The war of words between Iran and the United States threatens the safety and security, not only of the people of Iran and the United States, but of the world as a whole. The threat of war is real, and it appears that the Trump administration is following the bellicose disposition of John Bolton (as Bolton seems interested in justifying a new war in the Middle East). While we are not there yet, and Mike Pompeo has said that the United States does not want war, more and more indications are that plans for war exist, and actions are being taken to prepare for such war. The United States is already trying to justify its actions by making claims about Iran being a dire threat; but it is clear such claims are not just questionable, but contradicted by many of the United States’ own allies.
It’s not hard to see similarities between the build up to the Iraq War in the with the rhetoric coming out of the Trump administration today; likewise, it is not difficult to see that many of the same people who pushed for the Iraq War are behind this push today. If war comes, the result is far from predictable, though it is likely to be much worse than any war in the United States’ recent history.

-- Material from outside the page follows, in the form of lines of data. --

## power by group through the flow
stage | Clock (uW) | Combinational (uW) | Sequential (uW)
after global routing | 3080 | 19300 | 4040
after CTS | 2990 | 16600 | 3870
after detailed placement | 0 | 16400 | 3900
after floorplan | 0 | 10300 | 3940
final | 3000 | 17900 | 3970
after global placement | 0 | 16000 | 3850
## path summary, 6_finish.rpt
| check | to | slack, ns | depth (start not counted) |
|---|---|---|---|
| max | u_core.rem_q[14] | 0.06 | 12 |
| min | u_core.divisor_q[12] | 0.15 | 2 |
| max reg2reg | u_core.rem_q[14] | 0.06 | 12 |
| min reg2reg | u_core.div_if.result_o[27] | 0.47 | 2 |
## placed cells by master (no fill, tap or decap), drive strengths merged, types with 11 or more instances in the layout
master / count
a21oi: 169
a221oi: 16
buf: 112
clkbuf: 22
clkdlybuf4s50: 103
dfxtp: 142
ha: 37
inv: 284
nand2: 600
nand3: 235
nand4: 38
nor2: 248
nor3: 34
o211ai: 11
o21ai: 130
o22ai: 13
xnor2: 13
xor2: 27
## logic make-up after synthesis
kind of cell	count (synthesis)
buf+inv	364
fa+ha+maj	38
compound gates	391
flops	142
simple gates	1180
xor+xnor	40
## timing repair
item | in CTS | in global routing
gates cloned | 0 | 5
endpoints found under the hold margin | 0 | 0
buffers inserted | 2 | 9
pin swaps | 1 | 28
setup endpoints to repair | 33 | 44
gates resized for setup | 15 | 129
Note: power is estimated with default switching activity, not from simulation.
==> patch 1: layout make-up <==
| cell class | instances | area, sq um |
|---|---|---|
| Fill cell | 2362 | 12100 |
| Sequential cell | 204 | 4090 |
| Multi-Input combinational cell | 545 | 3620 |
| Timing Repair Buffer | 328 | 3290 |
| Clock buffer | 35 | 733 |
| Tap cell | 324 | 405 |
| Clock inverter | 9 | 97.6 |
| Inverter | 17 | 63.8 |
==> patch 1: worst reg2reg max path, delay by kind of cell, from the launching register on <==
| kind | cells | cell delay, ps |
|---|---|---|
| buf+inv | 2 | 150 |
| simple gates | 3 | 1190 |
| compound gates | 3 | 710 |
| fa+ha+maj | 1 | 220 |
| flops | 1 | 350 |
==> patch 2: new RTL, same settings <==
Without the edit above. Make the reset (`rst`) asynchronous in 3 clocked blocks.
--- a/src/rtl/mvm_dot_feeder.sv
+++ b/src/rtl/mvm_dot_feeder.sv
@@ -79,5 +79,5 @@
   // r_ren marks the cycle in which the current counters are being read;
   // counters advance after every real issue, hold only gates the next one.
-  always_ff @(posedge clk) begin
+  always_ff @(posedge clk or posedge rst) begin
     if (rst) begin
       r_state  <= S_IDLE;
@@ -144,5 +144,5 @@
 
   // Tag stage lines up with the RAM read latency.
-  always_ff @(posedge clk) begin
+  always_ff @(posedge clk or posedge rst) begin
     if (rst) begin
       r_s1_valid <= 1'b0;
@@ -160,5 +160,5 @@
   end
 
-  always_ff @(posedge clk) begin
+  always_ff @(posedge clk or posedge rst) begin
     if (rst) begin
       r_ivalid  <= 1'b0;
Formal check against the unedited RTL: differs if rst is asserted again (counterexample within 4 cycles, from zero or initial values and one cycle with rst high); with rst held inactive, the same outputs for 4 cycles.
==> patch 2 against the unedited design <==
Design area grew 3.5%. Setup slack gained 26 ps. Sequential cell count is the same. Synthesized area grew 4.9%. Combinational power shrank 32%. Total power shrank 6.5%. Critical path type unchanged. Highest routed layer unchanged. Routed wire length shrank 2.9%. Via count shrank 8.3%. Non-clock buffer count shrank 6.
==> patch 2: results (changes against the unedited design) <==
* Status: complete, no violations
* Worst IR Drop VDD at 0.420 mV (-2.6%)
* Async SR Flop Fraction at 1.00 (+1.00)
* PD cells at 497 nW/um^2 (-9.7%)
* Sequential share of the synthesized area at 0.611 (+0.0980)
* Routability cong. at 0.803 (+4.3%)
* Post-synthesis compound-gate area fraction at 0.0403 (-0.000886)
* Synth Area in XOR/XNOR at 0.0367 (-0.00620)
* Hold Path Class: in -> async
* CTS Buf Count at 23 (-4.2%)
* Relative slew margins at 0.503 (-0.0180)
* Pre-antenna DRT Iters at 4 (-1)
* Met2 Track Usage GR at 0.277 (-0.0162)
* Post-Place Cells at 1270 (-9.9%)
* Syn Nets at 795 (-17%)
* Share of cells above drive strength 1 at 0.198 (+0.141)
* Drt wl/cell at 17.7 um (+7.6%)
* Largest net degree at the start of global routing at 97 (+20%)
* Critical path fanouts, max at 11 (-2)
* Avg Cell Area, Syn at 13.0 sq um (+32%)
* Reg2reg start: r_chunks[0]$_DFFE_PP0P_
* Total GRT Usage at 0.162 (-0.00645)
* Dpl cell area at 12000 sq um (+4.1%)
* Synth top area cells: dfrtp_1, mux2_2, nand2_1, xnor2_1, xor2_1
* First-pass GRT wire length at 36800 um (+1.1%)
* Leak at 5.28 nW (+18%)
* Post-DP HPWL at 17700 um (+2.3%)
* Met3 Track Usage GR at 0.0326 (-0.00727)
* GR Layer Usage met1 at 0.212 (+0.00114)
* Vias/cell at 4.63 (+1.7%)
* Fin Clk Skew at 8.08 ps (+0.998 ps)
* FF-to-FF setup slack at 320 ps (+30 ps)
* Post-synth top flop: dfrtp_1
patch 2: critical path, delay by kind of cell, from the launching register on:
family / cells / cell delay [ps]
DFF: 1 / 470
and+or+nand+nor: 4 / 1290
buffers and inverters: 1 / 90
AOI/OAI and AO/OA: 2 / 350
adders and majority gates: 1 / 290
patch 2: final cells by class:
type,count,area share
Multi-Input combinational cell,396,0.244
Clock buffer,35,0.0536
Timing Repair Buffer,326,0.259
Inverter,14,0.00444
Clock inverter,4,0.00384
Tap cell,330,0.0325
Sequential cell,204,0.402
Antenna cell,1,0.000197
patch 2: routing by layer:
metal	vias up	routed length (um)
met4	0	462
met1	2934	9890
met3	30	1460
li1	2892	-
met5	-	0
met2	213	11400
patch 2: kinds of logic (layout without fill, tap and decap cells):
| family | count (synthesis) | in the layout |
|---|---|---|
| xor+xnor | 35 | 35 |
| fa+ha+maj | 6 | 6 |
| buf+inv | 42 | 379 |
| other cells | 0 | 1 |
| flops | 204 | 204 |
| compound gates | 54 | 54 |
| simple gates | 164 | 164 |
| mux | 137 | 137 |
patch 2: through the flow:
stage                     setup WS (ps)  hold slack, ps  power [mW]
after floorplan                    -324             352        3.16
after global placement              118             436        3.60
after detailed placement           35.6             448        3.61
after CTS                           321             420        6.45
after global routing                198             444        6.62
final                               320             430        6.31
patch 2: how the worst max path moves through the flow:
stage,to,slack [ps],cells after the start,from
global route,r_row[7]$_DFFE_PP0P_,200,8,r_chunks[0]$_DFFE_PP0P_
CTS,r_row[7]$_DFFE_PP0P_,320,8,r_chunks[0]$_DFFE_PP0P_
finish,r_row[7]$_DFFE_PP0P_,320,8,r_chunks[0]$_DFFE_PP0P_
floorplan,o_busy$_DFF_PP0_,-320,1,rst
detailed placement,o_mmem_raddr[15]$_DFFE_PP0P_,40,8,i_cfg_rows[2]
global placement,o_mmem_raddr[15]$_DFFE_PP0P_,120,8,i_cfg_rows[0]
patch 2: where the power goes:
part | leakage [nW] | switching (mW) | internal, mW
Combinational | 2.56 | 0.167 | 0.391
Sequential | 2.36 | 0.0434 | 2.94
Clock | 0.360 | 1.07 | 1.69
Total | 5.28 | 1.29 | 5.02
===== src/rtl/mem_arbiter_arb_rr2.sv =====
// Two-input round-robin picker: a lone requester wins, a tie goes to the
// requester that did not win last time.
module arb_rr2
  import mem_arbiter_pkg::*;
(
  input  logic [1:0] req_i,
  input  logic       last_gnt_i,
  output logic [1:0] gnt_o
);
  always_comb begin
    gnt_o = req_i;
    if (&req_i) begin
      gnt_o         = '0;
      gnt_o[REQ_IC] = (last_gnt_i == GNT_DC);
      gnt_o[REQ_DC] = (last_gnt_i == GNT_IC);
    end
  end
endmodule


===== src/rtl/mem_arbiter.sv =====
// Sequences the single memory port between IC refills and DC line reads /
// writebacks as BEATS-long bursts with per-beat return data and done pulses.
module mem_arbiter
  import mem_arbiter_pkg::*;
#(
  parameter int ADDR_W = 32,
  parameter int DATA_W = 32,
  parameter int BEATS  = 4
) (
  input  logic                       clk,
  input  logic                       rst_n,
  input  logic                       ic_req_i,
  input  logic [ADDR_W-1:0]          ic_addr_i,
  input  logic                       ic_flush_i,
  input  logic                       dc_req_i,
  input  logic                       dc_we_i,
  input  logic [ADDR_W-1:0]          dc_addr_i,
  input  logic [DATA_W-1:0]          dc_wdata_i,
  mem_arbiter_if.master              mem,
  output logic                       ic_rvalid_o,
  output logic                       ic_done_o,
  output logic [DATA_W-1:0]          ic_rdata_o,
  output logic [$clog2(BEATS)-1:0]   ic_beat_o,
  output logic                       dc_rvalid_o,
  output logic                       dc_done_o,
  output logic [DATA_W-1:0]          dc_rdata_o,
  output logic [$clog2(BEATS)-1:0]   dc_beat_o,
  output logic                       busy_o
);
  localparam int                BW         = $clog2(BEATS);
  localparam int                OFF_W      = line_off_w(BEATS, DATA_W);
  localparam logic [ADDR_W-1:0] BEAT_BYTES = ADDR_W'(DATA_W / 8);
  localparam logic [BW-1:0]     LAST_BEAT  = BW'(BEATS - 1);

  state_t            state_q, state_d;
  logic              last_gnt_q, last_gnt_d;
  logic [BW-1:0]     cnt_q, cnt_d;
  logic [ADDR_W-1:0] addr_q, addr_d;
  logic              squash_q, squash_d;
  logic              ic_rvalid_q, ic_done_q, dc_rvalid_q, dc_done_q;
  logic [DATA_W-1:0] ic_rdata_q, dc_rdata_q;
  logic [BW-1:0]     ic_beat_q, dc_rbeat_q;

  logic [1:0] req_vec, gnt;
  logic       beat_ack, last_beat, squash_live;
  logic       ic_rv_d, ic_done_d, dc_rv_d, dc_done_d;
  logic       unused_lsbs;

  assign unused_lsbs = ^{ic_addr_i[OFF_W-1:0], dc_addr_i[OFF_W-1:0]};

  // A flushing fetch stage is not a candidate this cycle.
  assign req_vec[REQ_IC] = ic_req_i & ~ic_flush_i;
  assign req_vec[REQ_DC] = dc_req_i;

  arb_rr2 u_arb (
    .req_i      (req_vec),
    .last_gnt_i (last_gnt_q),
    .gnt_o      (gnt)
  );

  assign beat_ack    = (state_q != ST_IDLE) & mem.mem_ack;
  assign last_beat   = (cnt_q == LAST_BEAT);
  assign squash_live = squash_q | ic_flush_i;

  assign ic_rv_d   = beat_ack & (state_q == ST_IC_XFER) & ~squash_live;
  assign ic_done_d = ic_rv_d & last_beat;
  assign dc_rv_d   = beat_ack & (state_q == ST_DC_RD);
  assign dc_done_d = beat_ack & last_beat & ((state_q == ST_DC_RD) | (state_q == ST_DC_WR));
  // Squash survives until the (unabortable) burst drains back to IDLE.
  assign squash_d  = (state_q == ST_IC_XFER) & squash_live & ~(beat_ack & last_beat);

  always_comb begin
    state_d    = state_q;
    last_gnt_d = last_gnt_q;
    cnt_d      = cnt_q;
    addr_d     = addr_q;
    if (state_q == ST_IDLE) begin
      if (gnt[REQ_IC]) begin
        state_d    = ST_IC_XFER;
        last_gnt_d = GNT_IC;
        cnt_d      = '0;
        addr_d     = {ic_addr_i[ADDR_W-1:OFF_W], {OFF_W{1'b0}}};
      end else if (gnt[REQ_DC]) begin
        state_d    = dc_we_i ? ST_DC_WR : ST_DC_RD;
        last_gnt_d = GNT_DC;
        cnt_d      = '0;
        addr_d     = {dc_addr_i[ADDR_W-1:OFF_W], {OFF_W{1'b0}}};
      end
    end else if (beat_ack) begin
      cnt_d  = cnt_q + 1'b1;
      addr_d = last_beat ? '0 : addr_q + BEAT_BYTES;
      if (last_beat) state_d = ST_IDLE;
    end
  end

  always_ff @(posedge clk or negedge rst_n) begin
    if (!rst_n) begin
      state_q     <= ST_IDLE;
      last_gnt_q  <= GNT_DC;
      cnt_q       <= '0;
      addr_q      <= '0;
      squash_q    <= 1'b0;
      ic_rvalid_q <= 1'b0;
      ic_done_q   <= 1'b0;
      dc_rvalid_q <= 1'b0;
      dc_done_q   <= 1'b0;
      ic_rdata_q  <= '0;
      dc_rdata_q  <= '0;
      ic_beat_q   <= '0;
      dc_rbeat_q  <= '0;
    end else begin
      state_q     <= state_d;
      last_gnt_q  <= last_gnt_d;
      cnt_q       <= cnt_d;
      addr_q      <= addr_d;
      squash_q    <= squash_d;
      ic_rvalid_q <= ic_rv_d;
      ic_done_q   <= ic_done_d;
      dc_rvalid_q <= dc_rv_d;
      dc_done_q   <= dc_done_d;
      if (ic_rv_d) ic_rdata_q <= mem.mem_rdata;
      if (dc_rv_d) dc_rdata_q <= mem.mem_rdata;
      ic_beat_q   <= ic_rv_d ? cnt_q : '0;
      dc_rbeat_q  <= dc_rv_d ? cnt_q : '0;
    end
  end

  assign mem.mem_req   = (state_q != ST_IDLE);
  assign mem.mem_we    = (state_q == ST_DC_WR);
  assign mem.mem_addr  = addr_q;
  assign mem.mem_wdata = (state_q == ST_DC_WR) ? dc_wdata_i : '0;

  assign ic_rvalid_o = ic_rvalid_q;
  assign ic_done_o   = ic_done_q;
  assign ic_rdata_o  = ic_rdata_q;
  assign ic_beat_o   = ic_beat_q;
  assign dc_rvalid_o = dc_rvalid_q;
  assign dc_done_o   = dc_done_q;
  assign dc_rdata_o  = dc_rdata_q;
  // Writebacks expose the live beat so the cache can source dc_wdata for it.
  assign dc_beat_o   = (state_q == ST_DC_WR) ? cnt_q : dc_rbeat_q;
  assign busy_o      = (state_q != ST_IDLE);

endmodule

With no just cause, indeed, with lies already being used to justify its warlike stand, the United States once again is on the verge of an unjust war. There is the need for Catholic leaders, lay and cleric alike, to speak up and reject the drums of war. If war comes, there will be the need for Catholic leaders to follow the example of Romanian Catholic Bishop John Botean and denounce any and all Catholic cooperation with such a war. In his pastoral letter of March 7, 2003, he said:
Therefore I, by the grace of God and the favor of the Apostolic See Bishop of the Eparchy of St. George in Canton, must declare to you, my people, for the sake of your salvation as well as my own, that any direct participation and support of this war against the people of Iraq is objectively grave evil, a matter of mortal sin. Beyond a reasonable doubt this war is morally incompatible with the Person and Way of Jesus Christ. With moral certainty I say to you it does not meet even the minimal standards of the Catholic just war theory
Thus, any killing associated with it is unjustified and, in consequence, unequivocally murder. Direct participation in this war is the moral equivalent of direct participation in an abortion. For the Catholics of the Eparchy of St. George, I here by authoritatively state that such direct participation is intrinsically and gravely evil and therefore absolutely forbidden.

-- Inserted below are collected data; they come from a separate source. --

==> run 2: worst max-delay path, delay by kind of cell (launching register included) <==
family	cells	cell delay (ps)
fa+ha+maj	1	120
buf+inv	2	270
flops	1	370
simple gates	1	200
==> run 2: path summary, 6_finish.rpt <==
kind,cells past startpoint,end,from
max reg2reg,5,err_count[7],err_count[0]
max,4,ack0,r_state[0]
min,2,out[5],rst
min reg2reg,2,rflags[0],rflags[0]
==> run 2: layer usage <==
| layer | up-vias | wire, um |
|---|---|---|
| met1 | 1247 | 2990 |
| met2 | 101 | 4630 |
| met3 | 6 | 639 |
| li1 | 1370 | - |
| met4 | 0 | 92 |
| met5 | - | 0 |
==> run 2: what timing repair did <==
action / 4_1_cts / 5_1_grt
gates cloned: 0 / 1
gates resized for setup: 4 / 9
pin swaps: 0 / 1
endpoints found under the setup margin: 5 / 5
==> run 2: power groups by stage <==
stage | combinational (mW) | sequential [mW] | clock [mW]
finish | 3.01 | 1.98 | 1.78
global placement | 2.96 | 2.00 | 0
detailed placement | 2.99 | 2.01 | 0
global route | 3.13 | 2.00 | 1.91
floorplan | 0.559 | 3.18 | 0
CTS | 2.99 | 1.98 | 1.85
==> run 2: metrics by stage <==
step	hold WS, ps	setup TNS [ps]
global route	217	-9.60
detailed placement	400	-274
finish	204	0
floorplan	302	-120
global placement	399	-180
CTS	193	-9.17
`src/rtl/stream_mux_rr.sv`:
```
// stream_mux_rr: registered N:1 valid/ready stream multiplexer.
// Arbitration is round-robin (mode=0, resumes after the last winner) or
// fixed-priority (mode=1, lowest index wins). The winning word and its
// channel index land in a single output register that refills in the same
// cycle it drains, so a continuously ready sink sees one word per clock.
module stream_mux_rr #(
  parameter int unsigned N_CH  = 8,
  parameter int unsigned WIDTH = 8,
  parameter int unsigned SEL_W = 3
) (
  input  logic                    clk,
  input  logic                    rst,
  input  logic [N_CH*WIDTH-1:0]   in_data,
  input  logic [N_CH-1:0]         in_valid,
  output logic [N_CH-1:0]         in_ready,
  input  logic                    mode,
  output logic [WIDTH-1:0]        out_data,
  output logic [SEL_W-1:0]        out_ch,
  output logic                    out_valid,
  input  logic                    out_ready
);

  // One spare bit so ptr + offset cannot overflow before the wrap subtract.
  localparam int unsigned CNT_W = SEL_W + 1;
  localparam logic [CNT_W-1:0] N_CH_C  = CNT_W'(N_CH);
  localparam logic [SEL_W-1:0] LAST_CH = SEL_W'(N_CH - 1);

  logic [WIDTH-1:0] words [N_CH];

  logic [WIDTH-1:0] out_data_q, out_data_d;
  logic [SEL_W-1:0] out_ch_q, out_ch_d;
  logic             out_valid_q, out_valid_d;
  logic [SEL_W-1:0] ptr_q, ptr_d;

  logic             ld_c;
  logic             found_c;
  logic [SEL_W-1:0] gidx_c;
  logic [CNT_W-1:0] cand_c;
  logic [N_CH-1:0]  grant_c;

  // Unpack the flat input bus into per-channel words.
  for (genvar gi = 0; gi < N_CH; gi++) begin : g_unpack
    assign words[gi] = in_data[gi*WIDTH +: WIDTH];
  end

  // Arbiter: scan channels from the start point (ptr or 0) and pick the
  // first valid one; nothing is granted while the output register is full
  // and stalled, or while reset is asserted.
  always_comb begin
    ld_c    = (~out_valid_q | out_ready) & ~rst;
    found_c = 1'b0;
    gidx_c  = '0;
    cand_c  = '0;
    grant_c = '0;
    for (int unsigned k = 0; k < N_CH; k++) begin
      if (mode) begin
        cand_c = CNT_W'(k);
      end else begin
        cand_c = {1'b0, ptr_q} + CNT_W'(k);
      end
      if (cand_c >= N_CH_C) begin
        cand_c = cand_c - N_CH_C;
      end
      if (ld_c && !found_c && in_valid[cand_c[SEL_W-1:0]]) begin
        found_c = 1'b1;
        gidx_c  = cand_c[SEL_W-1:0];
      end
    end
    if (found_c) begin
      grant_c[gidx_c] = 1'b1;
    end
  end

  // Next-state: load the winner, otherwise drain or hold the output word.
  always_comb begin
    out_data_d  = out_data_q;
    out_ch_d    = out_ch_q;
    out_valid_d = out_valid_q;
    ptr_d       = ptr_q;
    if (found_c) begin
      out_data_d  = words[gidx_c];
      out_ch_d    = gidx_c;
      out_valid_d = 1'b1;
      if (!mode) begin
        ptr_d = (gidx_c == LAST_CH) ? '0 : gidx_c + SEL_W'(1);
      end
    end else if (out_valid_q && out_ready) begin
      out_valid_d = 1'b0;
    end
  end

  // Output register and round-robin pointer.
  always_ff @(posedge clk or posedge rst) begin
    if (rst) begin
      out_data_q  <= '0;
      out_ch_q    <= '0;
      out_valid_q <= 1'b0;
      ptr_q       <= '0;
    end else begin
      out_data_q  <= out_data_d;
      out_ch_q    <= out_ch_d;
      out_valid_q <= out_valid_d;
      ptr_q       <= ptr_d;
    end
  end

  assign in_ready  = grant_c;
  assign out_data  = out_data_q;
  assign out_ch    = out_ch_q;
  assign out_valid = out_valid_q;

endmodule

```
`src/rtl/axi_arb_pkg.sv`:
```
// axi_arb_pkg: shared FSM state type and pointer-width helper for the AXI arbiters
package axi_arb_pkg;
  typedef enum logic [1:0] {IDLE, ADDR, DATA} arb_state_t;
  function automatic int ptr_width(input int n);
    return (n < 2) ? 1 : $clog2(n);
  endfunction
endpackage

```
`src/rtl/axi_ar_arbiter_rr_pick.sv`:
```
// rr_pick: combinational round-robin picker
//   i_req  request vector, bit i = requester i
//   i_ptr  index where the scan starts (wraps at MasterCount-1 -> 0)
//   o_gnt  one-hot grant, zero when no request
//   o_idx  index of the granted requester
//   o_any  at least one request present
module rr_pick import axi_arb_pkg::*; #(
  parameter int MasterCount = 2,
  parameter int PtrW = ptr_width(MasterCount)
) (
  input  logic [MasterCount-1:0] i_req,
  input  logic [PtrW-1:0]        i_ptr,
  output logic [MasterCount-1:0] o_gnt,
  output logic [PtrW-1:0]        o_idx,
  output logic                   o_any
);
  logic [PtrW-1:0] w_j;
  // Scan from the farthest offset back to i_ptr so the nearest request wins.
  always_comb begin
    o_idx = '0;
    w_j = '0;
    for (int i = MasterCount - 1; i >= 0; i--) begin
      w_j = PtrW'((int'(i_ptr) + i) % MasterCount);
      if (i_req[w_j]) o_idx = w_j;
    end
  end
  assign o_any = |i_req;
  assign o_gnt = o_any ? (MasterCount'(1) << o_idx) : '0;
endmodule

```
`src/rtl/axi_ar_arbiter.sv`:
```
// axi_ar_arbiter: round-robin AR/R arbiter sharing one slave read port among masters
//   ACLK, ARESETn  clock, asynchronous active-low reset
//   ARVALID_in     per-master ARVALID
//   ARREADY_s      ARREADY from the selected slave
//   RVALID_s, RREADY_s, RLAST_s  R handshake of the granted burst
//   ARsel_out      one-hot AR grant, held while in ADDR
//   ARVALID_out    granted master's ARVALID, forwarded while in ADDR
//   RSEL_out       one-hot R route, held while in DATA
//   busy           high whenever a transaction is held
module axi_ar_arbiter import axi_arb_pkg::*; #(
  parameter int MasterCount = 2
) (
  input  logic                   ACLK,
  input  logic                   ARESETn,
  input  logic [MasterCount-1:0] ARVALID_in,
  input  logic                   ARREADY_s,
  input  logic                   RVALID_s,
  input  logic                   RREADY_s,
  input  logic                   RLAST_s,
  output logic [MasterCount-1:0] ARsel_out,
  output logic                   ARVALID_out,
  output logic [MasterCount-1:0] RSEL_out,
  output logic                   busy
);
  localparam int PtrW = ptr_width(MasterCount);
  arb_state_t r_state, w_next;
  logic [MasterCount-1:0] r_arsel, r_rsel, w_gnt;
  logic [PtrW-1:0] r_ptr, r_idx, w_idx;
  logic w_any, w_ar_hs, w_r_done;

  rr_pick #(.MasterCount(MasterCount), .PtrW(PtrW)) u_pick (
    .i_req(ARVALID_in),
    .i_ptr(r_ptr),
    .o_gnt(w_gnt),
    .o_idx(w_idx),
    .o_any(w_any)
  );

  always_ff @(posedge ACLK or negedge ARESETn)
    if (!ARESETn) r_state <= IDLE;
    else r_state <= w_next;

  // r_arsel is only nonzero in ADDR, so masking with it also masks by state.
  always_comb begin
    ARVALID_out = (r_state == ADDR) && |(ARVALID_in & r_arsel);
    w_ar_hs = ARVALID_out && ARREADY_s;
    w_r_done = (r_state == DATA) && RVALID_s && RREADY_s && RLAST_s;
    w_next = (r_state == IDLE && w_any) ? ADDR :
             w_ar_hs ? DATA :
             w_r_done ? IDLE : r_state;
  end

  always_ff @(posedge ACLK or negedge ARESETn)
    if (!ARESETn) begin
      r_arsel <= '0;
      r_rsel <= '0;
      r_ptr <= '0;
      r_idx <= '0;
    end else begin
      if (r_state == IDLE && w_any) begin
        r_arsel <= w_gnt;
        r_idx <= w_idx;
      end
      if (w_ar_hs) begin
        r_rsel <= r_arsel;
        r_arsel <= '0;
      end
      // The pointer advances past the served master only once its burst ends.
      if (w_r_done) begin
        r_rsel <= '0;
        r_ptr <= (r_idx == PtrW'(MasterCount - 1)) ? '0 : r_idx + 1'b1;
      end
    end

  assign ARsel_out = r_arsel;
  assign RSEL_out = r_rsel;
  assign busy = (r_state != IDLE);
endmodule

```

My people, it is an incontestable Biblical truth that a sin left unnamed will propagate itself with lavish zeal. We must call murder by its right name: murder. God and conscience require nothing less if the face of the earth is to be renewed and if the salvation offered by Our Lord, God, and Savior Jesus Christ is to reach all people, including us. We have no choice before the face of God but to speak unambiguously to the moral situation with which we are confronted and to live according to the Will of Him who gazes at us from the Cross (Catechism 1785).

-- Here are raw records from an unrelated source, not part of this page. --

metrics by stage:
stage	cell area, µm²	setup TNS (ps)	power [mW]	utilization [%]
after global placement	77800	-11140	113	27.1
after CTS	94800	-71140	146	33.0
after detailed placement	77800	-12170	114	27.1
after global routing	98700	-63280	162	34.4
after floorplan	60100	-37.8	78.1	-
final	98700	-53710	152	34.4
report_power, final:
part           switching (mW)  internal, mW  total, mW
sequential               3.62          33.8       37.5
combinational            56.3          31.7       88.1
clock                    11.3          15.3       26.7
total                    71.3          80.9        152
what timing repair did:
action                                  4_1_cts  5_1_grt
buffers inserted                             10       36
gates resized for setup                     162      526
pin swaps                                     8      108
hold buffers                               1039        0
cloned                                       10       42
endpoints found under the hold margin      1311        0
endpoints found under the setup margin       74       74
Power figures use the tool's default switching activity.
$ cat src/rtl/transpose_buffer.sv
// rtl/transpose_buffer.sv - 8x8 block transpose buffer, double-banked
// Rows arrive row-major into one bank while the other full bank drains column-major.
module transpose_buffer #(
  parameter int W = 12
) (
  input  logic         clk,
  input  logic         rst,
  input  logic         in_valid,
  output logic         in_ready,
  input  logic [W-1:0] in_data,
  output logic         out_valid,
  input  logic         out_ready,
  output logic [W-1:0] out_data,
  output logic         out_first,
  output logic         out_last
);

  logic [W-1:0] r_bank0 [64];
  logic [W-1:0] r_bank1 [64];
  logic [1:0]   r_full;
  logic         r_wr_bank;
  logic         r_rd_bank;
  logic [5:0]   r_wr_cnt;
  logic [5:0]   r_rd_cnt;
  logic         r_out_valid;
  logic         r_out_first;
  logic         r_out_last;
  logic [W-1:0] r_out_data;

  logic         w_wr_en;
  logic         w_wr_done;
  logic         w_load;
  logic         w_rd_done;
  logic [5:0]   w_rd_addr;
  logic [W-1:0] w_rd_data;
  logic [1:0]   w_full_set;
  logic [1:0]   w_full_clr;

  assign in_ready  = !r_full[r_wr_bank];
  assign w_wr_en   = in_valid && in_ready;
  assign w_wr_done = w_wr_en && (r_wr_cnt == 6'd63);
  assign w_load    = r_full[r_rd_bank] && (!r_out_valid || out_ready);
  assign w_rd_done = w_load && (r_rd_cnt == 6'd63);

  // Storage is row-major {row,col}; the read counter walks rows fastest, so its fields swap.
  assign w_rd_addr = {r_rd_cnt[2:0], r_rd_cnt[5:3]};
  assign w_rd_data = r_rd_bank ? r_bank1[w_rd_addr] : r_bank0[w_rd_addr];

  assign w_full_set = w_wr_done ? (r_wr_bank ? 2'b10 : 2'b01) : 2'b00;
  assign w_full_clr = w_rd_done ? (r_rd_bank ? 2'b10 : 2'b01) : 2'b00;

  always_ff @(posedge clk) begin
    if (w_wr_en) begin
      if (r_wr_bank) r_bank1[r_wr_cnt] <= in_data;
      else           r_bank0[r_wr_cnt] <= in_data;
    end
  end

  always_ff @(posedge clk) begin
    if (rst) begin
      r_full    <= 2'b00;
      r_wr_bank <= 1'b0;
      r_rd_bank <= 1'b0;
      r_wr_cnt  <= 6'd0;
      r_rd_cnt  <= 6'd0;
    end else begin
      r_full <= (r_full | w_full_set) & ~w_full_clr;
      if (w_wr_en) begin
        r_wr_cnt <= r_wr_cnt + 6'd1;
        if (w_wr_done) r_wr_bank <= !r_wr_bank;
      end
      if (w_load) begin
        r_rd_cnt <= r_rd_cnt + 6'd1;
        if (w_rd_done) r_rd_bank <= !r_rd_bank;
      end
    end
  end

  always_ff @(posedge clk) begin
    if (rst) begin
      r_out_valid <= 1'b0;
      r_out_first <= 1'b0;
      r_out_last  <= 1'b0;
      r_out_data  <= '0;
    end else if (w_load) begin
      r_out_data  <= w_rd_data;
      r_out_valid <= 1'b1;
      r_out_first <= (r_rd_cnt == 6'd0);
      r_out_last  <= (r_rd_cnt == 6'd63);
    end else if (r_out_valid && out_ready) begin
      r_out_valid <= 1'b0;
      r_out_first <= 1'b0;
      r_out_last  <= 1'b0;
    end
  end

  assign out_valid = r_out_valid;
  assign out_first = r_out_first;
  assign out_last  = r_out_last;
  assign out_data  = r_out_data;

endmodule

Sadly, although the official Catholic stand with the Iraq War was that it was illegal and unjust, few American bishops followed with the prophetic stand of Bishop Botean, and as a result, many Catholics recklessly promoted the war and its efforts. With the worsening situation between Iran and the United States clearly before us, Catholic Bishops, especially American Catholic Bishops, need not only to speak out against the possibility of war, but to speak with force, making it clear that Catholics must resist not only the efforts to promote such a war, but any cooperation with a war if it takes place. Perhaps they should do a fortnight for peace, orchestrate protests and marches for peace, and proclaim, like Bishop Botean, the serious sinful consequences possible for those who join in with such war efforts. Hopefully there is time to speak and stop the call for war, but if as some fear, such a war is a foregone conclusion, Catholics must be made to see the path which lies before them, one which is a dark and easy path of war, and the other is the path of Christ which stands in the way of any such criminal aggression.